Bifurcation isn’t going to happen, might be nice if it did, but I don’t think so. Baseball didn’t have to do it and I don’t see them having to build new stadiums/fields with 600ft fences to accommodate the evolution of the game. Golf has a real problem. WG and others don’t think the distance problem has impacted/hurt them but it has. It is making the game more expensive for all of us. You might only play the 6000 yard tees but there might be 1500 more yards of golf course behind you that someone had to build and maintain (and pay for). If you play there, it is YOU who is paying for it. College or even high school kids who hit it 330 don’t want to come play chip and putt on your 6500 yard golf course. They will go somewhere else to play and practice. Maybe you don’t care but you should. This impacts all of us.
On another thread I suggested 10 par threes. What is so special about par fours that you need ten of them instead? This might be the easiest solution out there
Isn't the equivalent little league fields, softball fields, etc?
Interesting point. Maybe if courses charged by the yard played, golfers would more readily move up a tee! Make the true back tee players pay more. Someone ran the math once. Because all would pay for greens and Fw, etc. and you might have native grasses for much of the distance from tee to fw, they thought the back tees only added 5%, maybe up to 10% more in maintenance costs. While that doesn't sound like a lot, if you say the maintenance budget went from $1M to $1.05 or $1.1 Million for the 400-1000 extra yards above 6800 from the next tees, I think many courses are looking for ways to save $100K per year in maintenance to balance the books.

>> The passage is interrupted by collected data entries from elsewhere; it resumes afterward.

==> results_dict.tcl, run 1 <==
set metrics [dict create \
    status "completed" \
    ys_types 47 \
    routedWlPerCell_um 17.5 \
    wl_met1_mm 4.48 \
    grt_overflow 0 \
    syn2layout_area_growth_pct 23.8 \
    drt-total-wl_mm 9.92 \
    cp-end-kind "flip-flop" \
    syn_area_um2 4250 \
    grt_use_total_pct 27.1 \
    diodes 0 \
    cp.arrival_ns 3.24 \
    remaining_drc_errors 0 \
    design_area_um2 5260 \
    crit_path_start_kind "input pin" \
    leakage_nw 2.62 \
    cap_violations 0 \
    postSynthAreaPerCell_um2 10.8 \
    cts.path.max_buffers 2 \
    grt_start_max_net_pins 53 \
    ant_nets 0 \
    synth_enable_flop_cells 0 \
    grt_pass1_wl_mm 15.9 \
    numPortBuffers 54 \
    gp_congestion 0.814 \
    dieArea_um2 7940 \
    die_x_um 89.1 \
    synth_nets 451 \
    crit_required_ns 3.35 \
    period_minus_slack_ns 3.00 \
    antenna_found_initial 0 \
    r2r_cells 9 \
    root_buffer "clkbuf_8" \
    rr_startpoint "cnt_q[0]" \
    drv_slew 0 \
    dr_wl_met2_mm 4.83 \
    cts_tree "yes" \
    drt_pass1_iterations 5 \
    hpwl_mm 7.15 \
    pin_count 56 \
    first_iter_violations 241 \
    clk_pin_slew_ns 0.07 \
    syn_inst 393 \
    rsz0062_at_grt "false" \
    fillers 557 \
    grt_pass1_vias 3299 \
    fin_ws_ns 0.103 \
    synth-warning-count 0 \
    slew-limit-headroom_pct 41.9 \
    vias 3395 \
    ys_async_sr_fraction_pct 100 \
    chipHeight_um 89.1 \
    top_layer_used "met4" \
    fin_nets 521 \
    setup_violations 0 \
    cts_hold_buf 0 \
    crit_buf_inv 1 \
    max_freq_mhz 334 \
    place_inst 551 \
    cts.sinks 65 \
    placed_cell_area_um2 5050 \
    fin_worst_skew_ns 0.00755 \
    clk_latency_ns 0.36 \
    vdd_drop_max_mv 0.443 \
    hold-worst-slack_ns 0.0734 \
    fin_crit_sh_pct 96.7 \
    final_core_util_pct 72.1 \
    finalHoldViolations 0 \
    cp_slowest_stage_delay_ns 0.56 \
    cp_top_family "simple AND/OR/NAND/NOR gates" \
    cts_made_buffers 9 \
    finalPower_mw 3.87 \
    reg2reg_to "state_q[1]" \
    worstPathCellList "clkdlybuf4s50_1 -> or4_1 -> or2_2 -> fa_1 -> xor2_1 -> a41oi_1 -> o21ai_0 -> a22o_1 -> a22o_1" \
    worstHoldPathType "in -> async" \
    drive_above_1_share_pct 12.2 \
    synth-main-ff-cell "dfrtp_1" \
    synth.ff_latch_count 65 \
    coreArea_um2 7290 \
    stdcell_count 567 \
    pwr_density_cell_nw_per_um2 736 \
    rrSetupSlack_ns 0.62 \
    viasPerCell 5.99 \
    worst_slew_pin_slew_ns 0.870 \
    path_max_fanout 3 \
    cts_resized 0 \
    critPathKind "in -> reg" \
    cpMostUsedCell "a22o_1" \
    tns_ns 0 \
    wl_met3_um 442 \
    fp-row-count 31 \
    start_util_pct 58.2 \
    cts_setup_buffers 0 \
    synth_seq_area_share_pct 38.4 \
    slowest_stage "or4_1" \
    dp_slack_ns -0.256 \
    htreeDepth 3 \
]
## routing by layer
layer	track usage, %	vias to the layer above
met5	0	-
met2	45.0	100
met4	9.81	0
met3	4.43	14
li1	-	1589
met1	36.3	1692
**config.mk**
```make
export PLATFORM = sky130hd
export DESIGN_NAME = mod_step_counter
export DESIGN_NICKNAME = d
export VERILOG_FILES = /design/src/rtl/mod_counter_pkg.sv /design/src/rtl/mod_add_sub.sv /design/src/rtl/mod_step_counter.sv
export SDC_FILE = /design/constraint.sdc
export NUM_CORES = 1
export LEC_CHECK = 0
export CORE_MARGIN = 10
export CORE_UTILIZATION = 45
export CTS_CLUSTER_SIZE = 14
export DETAILED_ROUTE_END_ITERATION = 16
export PLACE_DENSITY = 0.74
export SLEW_MARGIN = 20
export SYNTH_ARGS = -nofsm -noshare
export SYNTH_HDL_FRONTEND = slang
export SYNTH_HIERARCHICAL = 1
export SYNTH_SLANG_ARGS = --single-unit
```
**constraint.sdc**
```tcl
create_clock -name clock -period 3.42 [get_ports clock]
set_input_delay 0.513 -clock clock [delete_from_list [all_inputs] [get_ports clock]]
set_output_delay 0.513 -clock clock [all_outputs]
set_load 0.005 [all_outputs]
```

Yes, some top players (still less than 1% of golfers, maybe less than 0.1%) will go somewhere else. If it is 1% of 30,000 golfers, that is 30 golfers a year. If they pay $100 per golfer, or $3000 in revenue, that is less than the minimal 5% cost extra for their yardage. $50,000-$3,000 is a $47,000 net gain for the course, assuming all savings are implemented.
As to your par 3 concepts, I have long thought the par 4 was the most efficient golf hole. A set up shot to determine what conditions you have on the approach that might affect your score, followed by an approach shot (the key shot) that determines how many putts you might take.
The second shot on a par 5 is inherently less interesting, because there is rarely a need to set up the set up shot.
And, on par 3 holes, you get to play the key shot, but more or less dictated as the same exact condition for you and your partners (assuming you play the same tee.) It is one less chance to differentiate yourself, which of course is the name of the game on any hole, particularly in match play. I gathered the 3, 5 hole types were found necessary for connections on other holes, or lack/extra land somewhere. Maybe someone said, "Par 4 holes are great, but in the name of variety, lets make a few par 3 and par 5." A few somehow morphed into a standard 4 each in most cases.
The easier case to make is get rid of at least 2 par 5 holes (USGA has been doing it for 50 years or so in tourneys).
I did have a client who wanted to build a "second shot" course, all par 3 holes, but each time you went around (it was 9 holes) you played from a different area. Not a tee, per se, more like a fw, and you lined up left right, sidehill Left to Sidehill Right, etc.. The goal was to teach you the ramifications and advantages of placing your tee shots to different locations in an effort to educate on strategy.